Windpark en planschade

Tussenuitspraak ABRS 30-11/16: gemeentelijke adviseur heeft niet inzichtelijk gemaakt hoe hij is gekomen tot de hoogte van de planschade en welke invloed respectievelijk de zicht-, schaduw- en geluidhinder. Bovendien een onverklaarbaar verschil met verlaging WOZ waarde.

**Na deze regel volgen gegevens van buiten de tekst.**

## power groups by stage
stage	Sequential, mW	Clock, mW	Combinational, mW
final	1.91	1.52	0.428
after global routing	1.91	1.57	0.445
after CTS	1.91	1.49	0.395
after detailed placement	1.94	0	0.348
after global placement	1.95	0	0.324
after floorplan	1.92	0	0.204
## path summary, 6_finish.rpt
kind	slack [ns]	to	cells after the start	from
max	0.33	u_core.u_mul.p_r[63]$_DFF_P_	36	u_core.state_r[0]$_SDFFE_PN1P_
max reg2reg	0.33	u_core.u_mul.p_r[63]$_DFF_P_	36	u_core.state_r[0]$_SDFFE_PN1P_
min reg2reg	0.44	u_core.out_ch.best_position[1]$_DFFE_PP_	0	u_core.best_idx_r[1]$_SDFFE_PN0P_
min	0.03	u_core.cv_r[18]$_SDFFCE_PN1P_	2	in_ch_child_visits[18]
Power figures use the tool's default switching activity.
--- src/rtl/tsm_pkg.sv ---
// ----------------------------------------------------------------------------
// tsm_pkg
// Shared types and constants for the two-stack shared memory unit.
// ----------------------------------------------------------------------------
package tsm_pkg;

  localparam int DEPTH       = 32;
  localparam int MAX_RESULTS = 32;
  localparam int WORD_W      = 32;
  localparam int ADDR_W      = $clog2(DEPTH);
  localparam int CNT_W       = $clog2(DEPTH + 1);
  localparam int SUM_W       = CNT_W + 1;
  // Longest dump run; a stack never holds more than DEPTH words.
  localparam int DUMP_MAX    = (DEPTH < MAX_RESULTS) ? DEPTH : MAX_RESULTS;

  typedef enum logic [2:0] {
    CMD_PUSH_LO = 3'd0,
    CMD_PUSH_UP = 3'd1,
    CMD_POP_LO  = 3'd2,
    CMD_POP_UP  = 3'd3,
    CMD_DUMP_LO = 3'd4,
    CMD_DUMP_UP = 3'd5
  } cmd_t;

  typedef enum logic [1:0] {
    STS_OK        = 2'd0,
    STS_OVERFLOW  = 2'd1,
    STS_UNDERFLOW = 2'd2,
    STS_EMPTY     = 2'd3
  } status_t;

  typedef enum logic [1:0] {
    SRC_ZERO,
    SRC_ONES,
    SRC_RAM
  } src_t;

  typedef enum logic [1:0] {
    ST_IDLE,
    ST_POP_WAIT,
    ST_DUMP_RD,
    ST_DUMP_OUT
  } state_t;

  // Controller to datapath
  typedef struct packed {
    logic    push_lo;
    logic    push_up;
    logic    pop_lo;
    logic    pop_up;
    logic    dump_start;
    logic    dump_upper;
    logic    dump_rd;
    logic    dump_next;
    logic    out_load;
    src_t    out_src;
    status_t out_status;
    logic    out_last;
  } tsm_cmd_t;

  // Datapath to controller
  typedef struct packed {
    logic full;
    logic lower_empty;
    logic upper_empty;
    logic dump_last;
    logic out_free;
  } tsm_sts_t;

endpackage

--- src/rtl/tsm_ram.sv ---
// ----------------------------------------------------------------------------
// tsm_ram
// Generic single-write, single-read RAM with registered read data.
// ----------------------------------------------------------------------------
module tsm_ram #(
  parameter int WIDTH = 32,
  parameter int DEPTH = 32
) (
  input  logic                     clk,
  input  logic                     we,
  input  logic [$clog2(DEPTH)-1:0] waddr,
  input  logic [WIDTH-1:0]         wdata,
  input  logic                     re,
  input  logic [$clog2(DEPTH)-1:0] raddr,
  output logic [WIDTH-1:0]         rdata
);

  logic [WIDTH-1:0] mem_r [DEPTH];
  logic [WIDTH-1:0] rdata_r;

  always_ff @(posedge clk) begin
    if (we) begin
      mem_r[waddr] <= wdata;
    end
    if (re) begin
      rdata_r <= mem_r[raddr];
    end
  end

  assign rdata = rdata_r;

endmodule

ABRS 21-06/17 inzake Heerhugowaard (ECLI:NL:RVS:2017:1637):

  • gemeentelijke onderbouwing zichtlijnen , met maximale invulling tussengelegen gebied, onvoldoende voor conclusie dat er geen zichtschade is vanuit woningen en vanuit tuinen..
  • gemeentelijke onderbouwing dat beperkte slagschaduw niet tot een waardevermindering leidt, houdt stand: gelet op het feit dat de slagschaduw 5:51 uur per jaar zal optreden, hetgeen [appellant A] en [appellant D] niet hebben weersproken, maakt de omstandigheid dat deze hinder niet is verspreid over twaalf maanden, maar, naar [appellant A] en [appellant D] stellen, over vier maanden, hetgeen neerkomt op een hinder van maximaal 90 minuten per maand, niet dat die conclusie van Langhout onbegrijpelijk is en het college het advies van Langhout op dit punt niet heeft mogen volgen.
  • onderbouwing geluidsoverlast onvoldoende: Langhout heeft in zijn advies niet – bijvoorbeeld aan de hand van berekeningen – inzichtelijk gemaakt wat de maximale geluidsbelasting, uitgaande van een maximale planologische invulling van de tussengelegen gebieden, onder het oude planologische regime zou zijn geweest noch wat de maximale geluidsbelasting bij maximale planologische invulling van de tussengelegen gebieden onder het nieuwe planologische regime zou zijn.
  • NMR 3% is niet onredelijk. Langhout heeft in het advies van 30 januari 2017 uiteengezet dat de oprichting van windturbines in beginsel een normale maatschappelijke ontwikkeling is, maar dat dit op zichzelf niet betekent dat de planologische ontwikkeling ook in de lijn der verwachtingen lag. Vervolgens heeft hij in zijn advies uiteengezet dat de ontwikkeling past in het planologisch beleid van het Rijk, de provincie en de gemeente Heerhugowaard en dat de windturbines zijn gerealiseerd in de nabijheid van het CO2-neutrale stadsdeel ‘Stad van Zon’. Voorts is één van de windturbines op een bedrijventerrein gerealiseerd, vlakbij de N242 en de Huygendijk en het kanaal. De beide andere turbines staan eveneens vlakbij de N242 en bevinden zich in een overwegend stedelijke omgeving aansluitend op brede infrastructurele voorzieningen. De afstand van de windturbines tot de percelen heeft Langhout bij de omvang van het normaal maatschappelijk risico niet betrokken, nu de afstand reeds in de planvergelijking is meegenomen en aldus reeds is betrokken bij de mate waarin planologisch nadeel optreedt. Langhout komt tot de conclusie dat een hogere drempel dan het wettelijk minimum van 2% dient te worden toegepast, maar dat de schade niet geheel tot het normaal maatschappelijk risico kan worden gerekend.
  • relatie met WOZ: Het college is in het besluit van 10 februari 2017, in navolging van het advies van Langhout van 30 januari 2017, tot een hoger schadebedrag voor ieder van de percelen gekomen. Het verschil tussen de waardedaling in het kader van deplanschade en de waardedaling in het kader van de WOZ-waarde (waarvoor geen maximale invulling planologische regimes geldt) is hierdoor verkleind en binnen een bij taxaties gebruikelijke bandbreedte komen te liggen. Van een verzwaarde motiveringsplicht die op het college rust is gelet hierop thans geen sprake meer.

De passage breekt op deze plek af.